Wednesday, September 2, 2009

How Well Does Goal Differential Explain Points?

While championships, continental-cup qualification, promotion, relegation and so on are based on league points, much of my analysis is based on goal differential. The Poisson model effectively uses goal differential as its inputs are goals for and goals conceded. Any player analysis, whether based on statistics or watching the game, will overwhelmingly be related to how much a player contributes to his team scoring or preventing goals. An important question is how related goal differential and league points are. More specifically, how much are points based on goal differential and how much are they a result of other factors like luck, tactics and the ability for some players to play particularly well in situations where it matters more?

How Related Are Goal Differential and League Points?

In short: very.

To study this question, I took data from the Spanish Primera Division, English Premier League and Italian Serie A. Because I wanted to only look at seasons in which the given league had 20 teams, the number of years I could use varies by league.
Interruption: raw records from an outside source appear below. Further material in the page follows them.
**config.mk**
```make
export PLATFORM = sky130hd
export DESIGN_NAME = if_id_branch_ctrl
export DESIGN_NICKNAME = d
export VERILOG_FILES = /design/src/rtl/if_id_branch_ctrl.sv
export SDC_FILE = /design/constraint.sdc
export NUM_CORES = 1
export LEC_CHECK = 0
export CAP_MARGIN = 10
export CORE_UTILIZATION = 42
export CTS_CLUSTER_DIAMETER = 120
export CTS_CLUSTER_SIZE = 10
export DETAILED_ROUTE_END_ITERATION = 16
export PLACE_DENSITY_LB_ADDON = 0.05
export SKIP_LAST_GASP = 1
export SLEW_MARGIN = 10
export SYNTH_ARGS = -nofsm -noshare
export SYNTH_HDL_FRONTEND = slang
export SYNTH_SLANG_ARGS = --single-unit
export TNS_END_PERCENT = 50
```
**constraint.sdc**
```tcl
create_clock -name clk -period 4.7 [get_ports clk]
set_input_delay 0.47 -clock clk [delete_from_list [all_inputs] [get_ports clk]]
set_output_delay 0.47 -clock clk [all_outputs]
set_load 0.02 [all_outputs]
```
**src/rtl/if_id_branch_ctrl.sv**
```systemverilog
// IF/ID pipeline register with ID-stage branch resolution and hazard control.
// Latches PC+4 and the fetched instruction, resolves beq/bne in ID and drives
// the fetch PC source mux.
// The register stalls on load-use and on branch-operand hazards.
// When taken, the branch squashes the wrong-path fetch.
// Optional feature: define ID_JUMP_EN to resolve j (opcode 6'b000010) in ID
// as an always-taken jump.
module if_id_branch_ctrl #(
  parameter logic [5:0]  OP_BEQ   = 6'b000100,
  parameter logic [5:0]  OP_BNE   = 6'b000101,
  parameter logic [31:0] NOP_WORD = 32'h00000000
) (
  input  logic        clk,
  input  logic        rst,
  input  logic [31:0] pc4_in,
  input  logic [31:0] instr_in,
  input  logic [31:0] rs_data,
  input  logic [31:0] rt_data,
  input  logic        ex_reg_write,
  input  logic        ex_mem_read,
  input  logic [4:0]  ex_wreg,
  input  logic        mem_mem_read,
  input  logic [4:0]  mem_wreg,
  output logic [31:0] pc4_id,
  output logic [31:0] instr_id,
  output logic        valid_id,
  output logic [4:0]  rs_addr,
  output logic [4:0]  rt_addr,
  output logic        pcsrc,
  output logic [31:0] branch_target,
  output logic        pc_write,
  output logic        id_bubble
);

  logic [5:0]  opcode;
  logic        is_beq;
  logic        is_br;
  logic        ex_hit;
  logic        mem_hit;
  logic        load_use;
  logic        br_dep;
  logic        stall;
  logic        br_taken;
  logic        taken;
  logic [31:0] br_offset;
  logic [31:0] br_target;

  assign opcode  = instr_id[31:26];
  assign rs_addr = instr_id[25:21];
  assign rt_addr = instr_id[20:16];

  assign is_beq = valid_id & (opcode == OP_BEQ);
  assign is_br  = valid_id & ((opcode == OP_BEQ) | (opcode == OP_BNE));

  // Register 0 is hard-wired, so a write to it never creates a dependency.
  assign ex_hit  = (ex_wreg != 5'd0) & ((ex_wreg == rs_addr) | (ex_wreg == rt_addr));
  assign mem_hit = (mem_wreg != 5'd0) & ((mem_wreg == rs_addr) | (mem_wreg == rt_addr));

  assign load_use = valid_id & ex_mem_read & ex_hit;
  assign br_dep   = is_br & ((ex_reg_write & ex_hit) | (mem_mem_read & mem_hit));
  assign stall    = load_use | br_dep;

  assign br_offset = {{14{instr_id[15]}}, instr_id[15:0], 2'b00};
  assign br_target = pc4_id + br_offset;

  // Branch comparison: equality for beq, inequality for bne, suppressed while stalled.
  always_comb begin
    // NOTE: default first so every path assigns br_taken and no latch is inferred.
    br_taken = 1'b0;
    if (is_br && !stall) begin
      if (is_beq) br_taken = (rs_data == rt_data);
      else        br_taken = (rs_data != rt_data);
    end
  end

`ifdef ID_JUMP_EN
  localparam logic [5:0] OP_J = 6'b000010;

  logic        is_j;
  logic        j_taken;
  logic [31:0] j_target;

  // A jump has no register operands of its own; only a load-use stall holds it.
  assign is_j     = valid_id & (opcode == OP_J);
  assign j_taken  = is_j & ~stall;
  assign j_target = {pc4_id[31:28], instr_id[25:0], 2'b00};

  assign taken         = br_taken | j_taken;
  assign branch_target = is_j ? j_target : br_target;
`else
  assign taken         = br_taken;
  assign branch_target = br_target;
`endif

  assign pcsrc     = taken;
  assign pc_write  = ~stall;
  assign id_bubble = stall;

  // IF/ID register: reset, hold on stall, squash after a taken redirect, else load.
  always_ff @(posedge clk) begin
    // NOTE: non-blocking assignments so every flop samples pre-edge values.
    if (rst) begin
      pc4_id   <= 32'd0;
      instr_id <= NOP_WORD;
      valid_id <= 1'b0;
    end else if (stall) begin
      pc4_id   <= pc4_id;
      instr_id <= instr_id;
      valid_id <= valid_id;
    end else if (taken) begin
      pc4_id   <= pc4_in;
      instr_id <= NOP_WORD;
      valid_id <= 1'b0;
    end else begin
      pc4_id   <= pc4_in;
      instr_id <= instr_in;
      valid_id <= 1'b1;
    end
  end

endmodule

```
# Yosys cells after proc, flatten, opt, wreduce, memory -nomap -nowiden
# Index checks and enable logic that the tools add are counted.
# classes
shift	0
muxes	4
bitwise_logic	15
add_sub_neg	1
n_eq_ne	8
order_cmp	0
n_reduce_logical	4
div	0
n_mul	0
# ops
operator	n
adder 32 bit	1
== test 32 bit	1
2-to-1 mux 32 bit	1
inequality test 32 bit	1
== test 5 bit	4
== test 6 x 3 -> 1 bit (second input constant)	2
nonzero test 5 bit	2
bitwise AND 1 bit	9
bitwise OR 1 bit	5
2-to-1 mux 1 bit	3
logical AND 1 bit	1
logical NOT 1 bit	1
NOT 1 bit	1
# totals
elab_cells	35
latch_bits	0
mem_bits_rw	0
regBits	65
mem_count	0
output_inout_bits	110
mem_bits_ro	0

# Longest topological paths before layout
# logic_depth
ltp_word	11
ltp_mapped	10

# Worst setup path before layout
# Ideal clock, no wire load.
# synth_path
path_kind	reg-to-output
start	register pc4_id[2]
end	output branch_target[30]
slack_ps	1318
arrival_ps	2912
path_stages_with_launch	11
n_path_buf	0
cell_sequence	dfxtp_1 -> ha_1 -> fa_1 -> a211oi_1 -> o21ai_2 -> a32o_2 -> a2111oi_4 -> o41ai_2 -> a211o_1 -> a21oi_2 -> xnor2_1
# synth_via
elab_chain_cells	1
# synth_rtl
item	line	rtl
start: declaration	24	output logic [31:0] pc4_id,
start signal: assignment	107	pc4_id <= pc4_id;
start signal: assignment	111	pc4_id <= pc4_in;
start signal: assignment	115	pc4_id <= pc4_in;
adder 32 bit	64	assign br_target = pc4_id + br_offset;
end: declaration	30	output logic [31:0] branch_target,
# No other way between the ends.

# Final worst setup path
# Ends and elaborated chain as after synthesis.

==> impl_metrics.env <==
export IMPL_status="finished, final reports clean"
export IMPL_grt_max_degree=24
export IMPL_leakage_nw=3.16
export IMPL_synthToLayoutAreaGrowth_pct=64.2
export IMPL_post_cts_buffers=0
export IMPL_ys_types=52
export IMPL_cts_max_level=3
export IMPL_ir_worst_vdd_mv=0.171
export IMPL_maxSlewViolCount=0
export IMPL_setup_worst_path_class="reg -> out"
export IMPL_vias=4541
export IMPL_ys_async_sr_fraction=0
export IMPL_grt_use_met1=0.332
export IMPL_slew_headroom=0.526
export IMPL_grt_util_all_layers=0.277
export IMPL_cts_path_max_buffers=2
export IMPL_met3_usage=0.0806
export IMPL_cts_tree="built"
export IMPL_fin_crit_sh=0.940
export IMPL_final_common_cell="clkdlybuf4s50_1"
export IMPL_cts_root_buf="clkbuf_8"
export IMPL_hp_class="reg -> reg"
export IMPL_cts_resized=0
export IMPL_start_util=0.439
export IMPL_timing_final_ws_setup_ns=0.283
export IMPL_final_layout_size_suffix_gt1_frac=0.0483
export IMPL_die_w_um=104
export IMPL_portBuffers=252
export IMPL_fill_cells=820
export IMPL_drc=0
export IMPL_antenna_found_initial=0
export IMPL_skew_ns=0.0126
export IMPL_ys_seq_area_frac=0.299
export IMPL_top_usage_layer="met2"
export IMPL_setup_tns_final_ns=0
export IMPL_synth_nets=651
export IMPL_synth_cells=478
export IMPL_p_clk_frac=0.283
export IMPL_core_area_mm2=0.00991
export IMPL_most_common_layout_cells="252 x clkdlybuf4s50_1, 65 x dfxtp_1, 56 x nor2_1"
export IMPL_syn_cell_area_mm2=0.00435
export IMPL_intPower_mw=1.20
export IMPL_first_iter_violations=134
export IMPL_grt_pass1_vias=4708
export IMPL_seq_power_share=0.344
export IMPL_pre_cts_slack_ns=0.675
export IMPL_die_area_mm2=0.0108
export IMPL_avgRoutedWirePerCell_um=17.4
export IMPL_cts_buffers=9
export IMPL_clock_latency_ns=0.35
export IMPL_synth_ff_type="dfxtp_1"
export IMPL_cp_end_kind="primary output"
export IMPL_diodes=0
export IMPL_nNetsFinal=892
export IMPL_critPathMaxFanout=4
export IMPL_die_h_um=104
export IMPL_swShare=0.338
export IMPL_place_congestion=0.907
export IMPL_final_hold_viol_count=0
export IMPL_cap_viol_max_count=0
export IMPL_clock_sinks=65
export IMPL_cts_clk_slew_worst_paths_ns=0.09
export IMPL_tightest_slew_ns=0.710
export IMPL_grt_pass1_wl_mm=23.8
export IMPL_wl_mm=14.9
export IMPL_required_ns=4.23
export IMPL_drtPass1Iterations=4
export IMPL_min_period_ns=4.42
export IMPL_power_density_mw_per_mm2=254
export IMPL_grt_overflow=0
export IMPL_ant_nets=0
export IMPL_yosys_warnings=0
export IMPL_pwr_share_comb=0.374
export IMPL_utilization=0.721
export IMPL_via_per_inst=5.30
export IMPL_gr_usage_met2=0.474
export IMPL_cp_arrival_ns=3.95
export IMPL_switchingPower_uw=614
export IMPL_rows=36
export IMPL_synth_area_per_cell_um2=9.10
export IMPL_synth_edff_count=0
export IMPL_rsz0062_at_grt="false"
export IMPL_setup_viol_count_final=0
export IMPL_ios=253
export IMPL_start_kind="flip-flop"
export IMPL_post_dp_hpwl_mm=11.8
export IMPL_cts_hold_buf=0
export IMPL_synth_seq_cells=65
export IMPL_timing_fmax_ghz=0.226
layer usage:
metal  vias to the layer above  share of wire
li1                       2212              -
met1                      2132           0.42
met2                       169           0.49
met3                        28          0.070
met4                         0          0.022
met5                         -              0
kinds of logic after synthesis:
family,count (synthesis),synth area share
DFF,65,0.299
buffers and inverters,35,0.0443
xor gates and xnor gates,76,0.153
and+or+nand+nor,123,0.135
AOI/OAI and AO/OA,116,0.205
adders and majority gates,30,0.0880
muxes,33,0.0760
power groups by stage:
| stage | clock (mW) | combinational, mW | sequential (mW) |
|---|---|---|---|
| finish | 0.514 | 0.679 | 0.624 |
| global route | 0.549 | 0.725 | 0.629 |
| CTS | 0.524 | 0.680 | 0.624 |
| detailed placement | 0 | 0.675 | 0.636 |
| global placement | 0 | 0.666 | 0.635 |
| floorplan | 0 | 0.304 | 0.668 |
For Spain, I looked at all seasons between 1987-1988 and 1994-1995 as well as those from 1997-1998 to last season. From England I include all seasons from 1996-1997 to 2008-2009. The Serie A had 18 teams for some time, so I only looked at 2004-2005 to last year. For the first 8 La Liga seasons, only 2 points were given for a win. To keep things the same, I converted the number of points for each team to what they would have gotten under the current system in which 3 points are awarded for a win and 1 for a draw. I considered removing these seasons from the sample, as well as the 2005-2006 Serie A season due to the match-fixing scandal, but they didn't appear to be different so I left them in.
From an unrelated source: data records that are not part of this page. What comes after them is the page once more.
[src/rtl/adc_capture_ctrl.sv]
// Capture controller: records CapLast+1 multi-channel ADC frames into BRAM on a CapStart rise.
// Optional decimation is enabled by defining ADC_CAP_DECIM_EN (adds the CapDecim port).
module adc_capture_ctrl #(
  parameter int C_AdcChnls    = 8,
  parameter int C_AdcSmplBits = 16,
  parameter int C_AddrBits    = 14
) (
  input  logic                                AdcFrmClk,
  input  logic                                SysRst_n,
  input  logic                                AdcDataValid,
  input  logic [C_AdcChnls*C_AdcSmplBits-1:0] AdcData,
  input  logic                                CapStart,
  input  logic [C_AddrBits-1:0]               CapLast,
`ifdef ADC_CAP_DECIM_EN
  input  logic [7:0]                          CapDecim,
`endif
  output logic                                CapBusy,
  output logic                                CapDone,
  output logic                                CapAbort,
  output logic [C_AddrBits-1:0]               BramAddr,
  output logic [C_AdcChnls*C_AdcSmplBits-1:0] BramDin,
  output logic                                BramWe
);
  typedef enum logic [1:0] {IDLE, CAPT, DONE} state_t;

  state_t                state;
  logic                  start_s1, start_s2, start_prev;
  logic                  start_edge;
  logic [C_AddrBits-1:0] last;
  logic                  wr_frm;

  assign start_edge = start_s2 & ~start_prev;

`ifdef ADC_CAP_DECIM_EN
  logic [7:0] decim, dcnt;
  // dcnt counts frames since the last write; a frame is written once it reaches the latched ratio
  assign wr_frm = (dcnt == decim);
`else
  assign wr_frm = 1'b1;
`endif

  always_ff @(posedge AdcFrmClk or negedge SysRst_n) begin
    if (!SysRst_n) begin
      start_s1   <= 1'b0;
      start_s2   <= 1'b0;
      start_prev <= 1'b0;
      state      <= IDLE;
      last       <= '0;
      CapBusy    <= 1'b0;
      CapDone    <= 1'b0;
      CapAbort   <= 1'b0;
      BramWe     <= 1'b0;
      BramAddr   <= '0;
      BramDin    <= '0;
`ifdef ADC_CAP_DECIM_EN
      decim      <= '0;
      dcnt       <= '0;
`endif
    end else begin
      start_s1   <= CapStart;
      start_s2   <= start_s1;
      start_prev <= start_s2;
      case (state)
        IDLE: begin
          BramWe   <= 1'b0;
          BramAddr <= '0;
          BramDin  <= '0;
          if (start_edge && AdcDataValid) begin
            state    <= CAPT;
            last     <= CapLast;
            CapBusy  <= 1'b1;
            CapDone  <= 1'b0;
            CapAbort <= 1'b0;
            BramWe   <= 1'b1;
            BramDin  <= AdcData;
`ifdef ADC_CAP_DECIM_EN
            decim    <= CapDecim;
            dcnt     <= '0;
`endif
          end
        end
        CAPT: begin
          // Completion wins over a dropped link: every requested frame is already stored.
          if (BramWe && BramAddr == last) begin
            state    <= DONE;
            BramWe   <= 1'b0;
            BramAddr <= '0;
            BramDin  <= '0;
          end else if (!AdcDataValid) begin
            state    <= IDLE;
            CapBusy  <= 1'b0;
            CapAbort <= 1'b1;
            BramWe   <= 1'b0;
            BramAddr <= '0;
            BramDin  <= '0;
          end else begin
            BramWe <= wr_frm;
            if (wr_frm) begin
              BramAddr <= BramAddr + 1'b1;
              BramDin  <= AdcData;
            end
`ifdef ADC_CAP_DECIM_EN
            dcnt <= wr_frm ? 8'd0 : dcnt + 8'd1;
`endif
          end
        end
        DONE: begin
          state   <= IDLE;
          CapBusy <= 1'b0;
          CapDone <= 1'b1;
        end
        default: state <= IDLE;
      endcase
    end
  end
endmodule

[config.mk]
export PLATFORM = sky130hd
export DESIGN_NAME = adc_capture_ctrl
export DESIGN_NICKNAME = d
export VERILOG_FILES = /design/src/rtl/adc_capture_ctrl.sv
export SDC_FILE = /design/constraint.sdc
export NUM_CORES = 1
export LEC_CHECK = 0
export ABC_AREA = 0
export BUFFER_PORTS_ARGS = -buffer_cell sky130_fd_sc_hd__buf_2
export CAP_MARGIN = 5
export CORE_MARGIN = 5
export CORE_UTILIZATION = 50
export DETAILED_ROUTE_END_ITERATION = 16
export PLACE_DENSITY = 0.9
export SKIP_CTS_REPAIR_TIMING = 1
export SYNTH_ARGS = -nofsm -noshare
export SYNTH_HDL_FRONTEND = slang
export SYNTH_SLANG_ARGS = --single-unit
[constraint.sdc]
create_clock -name AdcFrmClk -period 3.4 [get_ports AdcFrmClk]
set_input_delay 0.34 -clock AdcFrmClk [delete_from_list [all_inputs] [get_ports AdcFrmClk]]
set_output_delay 0.34 -clock AdcFrmClk [all_outputs]
set_load 0.01 [all_outputs]
==> key figures <==
Final layout
  • Final antenna diode count: 0
  • Final-layout fill cell count: between 800 and 900
  • Nets: 880
  • Layout cell share with drive strength beyond 1: 46.6%
  • Multi-input combinational cell area: roughly 2000 µm²
  • Area grow syn2layout: 33.3%
  • Storage cell area: roughly 4100 µm²
  • Post-Layout Cell Count: slightly above 900

Power
  • P_leak: around 0.0047 µW
  • Peak supply drop: 0.000436 V
  • Design Power: between 6000 and 7000 µW
  • Power Density: roughly 770 nW/µm²

Timing
  • Final min period: 2.41 ns
  • Final hold vios: 0
  • Layout Skew: 0.00960 ns
  • Tcrit/Tclk final: 70.8%
  • Setup TNS: 0 ns
  • Final setup viols: 0
  • Max Fclk: 416 MHz
  • RSZ-0062 raised after global routing: no
  • Slew HR: 53.4%
  • Worst hold margin: around 0.031 ns
  • Worst slew pin tran: 0.698 ns
  • Slew Viols, Final: 0

Floorplanning
  • Placeable Area: about 13000 µm²
  • Die ar.: 15100 µm²
  • Die height: about 120 µm
  • Number of I/O pins: 292
  • Row Count: between 40 and 50
  • Starting Density: between 50 and 60%
  • Chip width: ~120 µm

CTS
  • CTS Buf Count: 17
  • CTS H-tree depth: 4
  • Root buffer cell: clkbuf_16
  • Clock transition at path regs: approximately 0.06 ns
  • Clock latency at the later pin of the worst-skew pair: 0.42 ns
  • Clock sink count: approximately 170
  • CTS max path bufs: 2
  • CTS tree: yes

Yosys
  • Post-synthesis average cell area: about 14 µm²
  • Most instantiated cells after synthesis: dfrtp_1, a22o_1, clkbuf_1, xor2_1
  • Post-Syn Instances: ~450
  • Sequential element share of the synthesized area: between 60 and 70%
  • Largest area contributor in the netlist: dfrtp_1
  • Top cell type's share of synthesized area: between 60 and 70%
  • Synth Cell Area: about 6400 µm²
  • #FFs+latches synth: 165
  • Yosys cell types: 37
  • Main synth FF type: dfrtp_1
  • Top-count cell post-synth: dfrtp_1
  • EDFF count, synth: 0
  • Largest cells by area after synthesis: dfrtp_1, a22o_1, buf_6
  • Post-synth ARST share: 100%
  • Syn_nets: between 500 and 600
  • Yosys warning total: 0

Worst setup path
  • Critical path class: reg2reg
  • Arr. time, crit path: between 2 and 3 ns
  • Type of origin of the critical path: flip-flop
  • FF-to-FF path depth: 6
  • Crit end category: flip-flop
  • Worst Path Max Fanout: 68
  • Required time of the critical path: around 3.8 ns

Drt
  • Initial DRC count: 338
  • DR WL/cell: approximately 19 µm
  • Post-Route WL: 17700 µm
  • Vias per inst: around 5.5
  • Detailed-route DRC error count: 0
  • Vias: 5061
  • DRT antenna net count: 0
  • Initial DRT Pass Iterations: 5

GRT
  • Grt ovf: 0
  • Vias in the first global route: between 5000 and 6000
  • First-pass GRT wire length: about 27000 µm
  • Largest net degree at the start of global routing: 133
  • Gr usage total: a little under a quarter
  • Antenna violations before repair: 1

Place
  • Final RePlAce weighted congestion: 0.890
  • IO Port Bufs: about 290
  • Inst Count DP: between 800 and 900
  • Post-DP HPWL: around 13000 µm

Worst hold path
  • Worst hold path depth: 1
  • Path type of the worst min-delay path: in2reg

Flow run
  • Max Cap Viol: 0

Status
  • Status: completed
-- worst max-delay path, stage by stage, from the launching register on --
cell and delay (ns):
dfrtp_1 0.41, inv_1 0.11, ha_1 0.43, nand2_1 0.28, o22ai_4 0.24, buf_4 0.58, a22o_1 0.24
-- cell usage in the layout (no fill, tap or decap), types with 4 or more instances in the layout --
| master | n |
|---|---|
| ha_1 | 5 |
| nand4_1 | 5 |
| nand3_1 | 5 |
| nand2_1 | 9 |
| and4_1 | 4 |
| nor2_1 | 9 |
| a22o_1 | 131 |
| xor2_1 | 15 |
| clkbuf_16 | 17 |
| xnor2_1 | 8 |
| mux2_2 | 14 |
| dfrtp_1 | 165 |
| a21oi_1 | 13 |
| buf_2 | 290 |
-- path summary, 6_finish.rpt --
check	startpoint	to	slack, ns
worst max-delay path	state[1]	BramDin[65]	0.99
worst min-delay path	CapStart	start_s1	0.03
worst max register to register	state[1]	BramDin[65]	0.99
worst min register to register	start_s1	start_s2	0.35
max in group asynchronous	SysRst_n	BramDin[52]	1.99
min in group asynchronous	SysRst_n	last[9]	0.50
-- where the power goes --
part           switching, µW  internal, µW
sequential               307          2430
combinational           1060           784
clock                    766          1190
-- cell type report --
type	count	area share, %
multi-input cells	245	23.6
flip-flops and latches	165	48.5
clock buffers	20	5.36
clock inverters	12	1.81
repair buffers	297	18.0
well taps	172	2.53
inverters	3	0.132
-- registers in the layout (all words and copies together), names as in the netlist --
register	flops
last	14
CapBusy	1
CapAbort	1
CapDone	1
BramAddr	14
BramDin	128
state	2
start_prev	1
BramWe	1
start_s2	1
start_s1	1
-- per-layer routing --
metal,track usage (%),wire length (µm),vias to the layer above
met5,0,7,-
met4,8.51,348,2
met3,6.77,1410,33
met2,38.9,9070,242
met1,28.6,6840,2529
li1,-,-,2255
-- cell families after synthesis --
| group | synth area share (%) |
|---|---|
| flip-flops | 64.6 |
| AO/OA/AOI/OAI | 20.4 |
| AND/OR/NAND/NOR | 4.19 |
| buffers and inverters | 3.98 |
| XOR/XNOR | 3.15 |
| multiplexers | 2.62 |
| adder cells (fa/ha/maj) | 0.979 |
-- stage by stage --
step | instance area [µm²] | util [%] | setup slack (ns)
global route | 8510 | 67.7 | 0.834
detailed placement | 7890 | 62.8 | 1.02
floorplan | 6390 | - | 1.47
CTS | 8500 | 67.7 | 1.02
finish | 8510 | 67.7 | 0.994
global placement | 7890 | 62.8 | 1.17
Power figures use the tool's default switching activity.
Here is a scatter plot with the combined results from all three leagues. The horizontal axix represents the team's goal differential while the vertical axis gives the number of league points they attained.

As you can see, there is a clear relationship between points and goal differential. In fact, the correlation coefficient is an incredible 0.955. The line in the graph is the result of what is called ordinary least squares regression. OLS takes the data and comes up with an equation for the line that minimizes the sum of the square of how far each point is away from the line. In other words, it derives an equation for the line that best fits the data. In this case, the equation is Points = 51.863 + 0.654*Goal Differential. So a team that scores the same number of goals as they conceded would be estimated to finish the league with about 52 points. A team that scores 10 more goals than they allow would finish with around 58 points. On the other hand, a team that scores 20 fewer goals than they conceded would be expected to finish the season with about 39 points.

For anyone who has worked with data before, something particularly impressive about this OLS regression is the R-squared (hereafter R2). R2, also called the coefficient of determination, is a measure of how much of the variation in the response variable is due to the variation in the explanatory variable. Applying this to goal differential and points, it tells us how much differences in points for teams in a given season are due to differences in goal differential. In more simple terms, it says how well points are explained by goal difference alone. For the data given in the graph above, the R2 is .9117. This means that about 91% of how many points a team gets at the end of the season is due to their goal differential. Less than 9% of it is explained by anything else!

What is going on here?

The incredibly high correlation and good fit of the linear equation is an indication that the timing of goals doesn't have much impact when it comes to how many points a team gets in a season. This seems odd since the (marginal) value of a goal is quite related to the score. If a team is ahead by 2 or more goals in the dying moments then scoring or conceding a goal makes no difference - they'll get 3 points either way. If they are tied in that situation then a goal for them is worth 2 points and letting one in would cost them a point. If they are down a goal then scoring one is worth a point and conceding one doesn't negatively affect them. On the other hand, no matter what the score is, scoring a goal increases the team's goal differential by 1 and letting one in decreases it the same amount. Despite the value of a goal changing a lot depending on the situation, the number of points a team gets in a season is almost completely explained by a stat that assumes all goals are equally important.

It must be the case that, for the most part, things tend to even out over the course of a season. One game your team may win 3-0, but later in the season they'll lose a couple matches by 2 goals. There is apparently little variation across teams when it comes to how many superfluous goals they score or concede compared to important goals.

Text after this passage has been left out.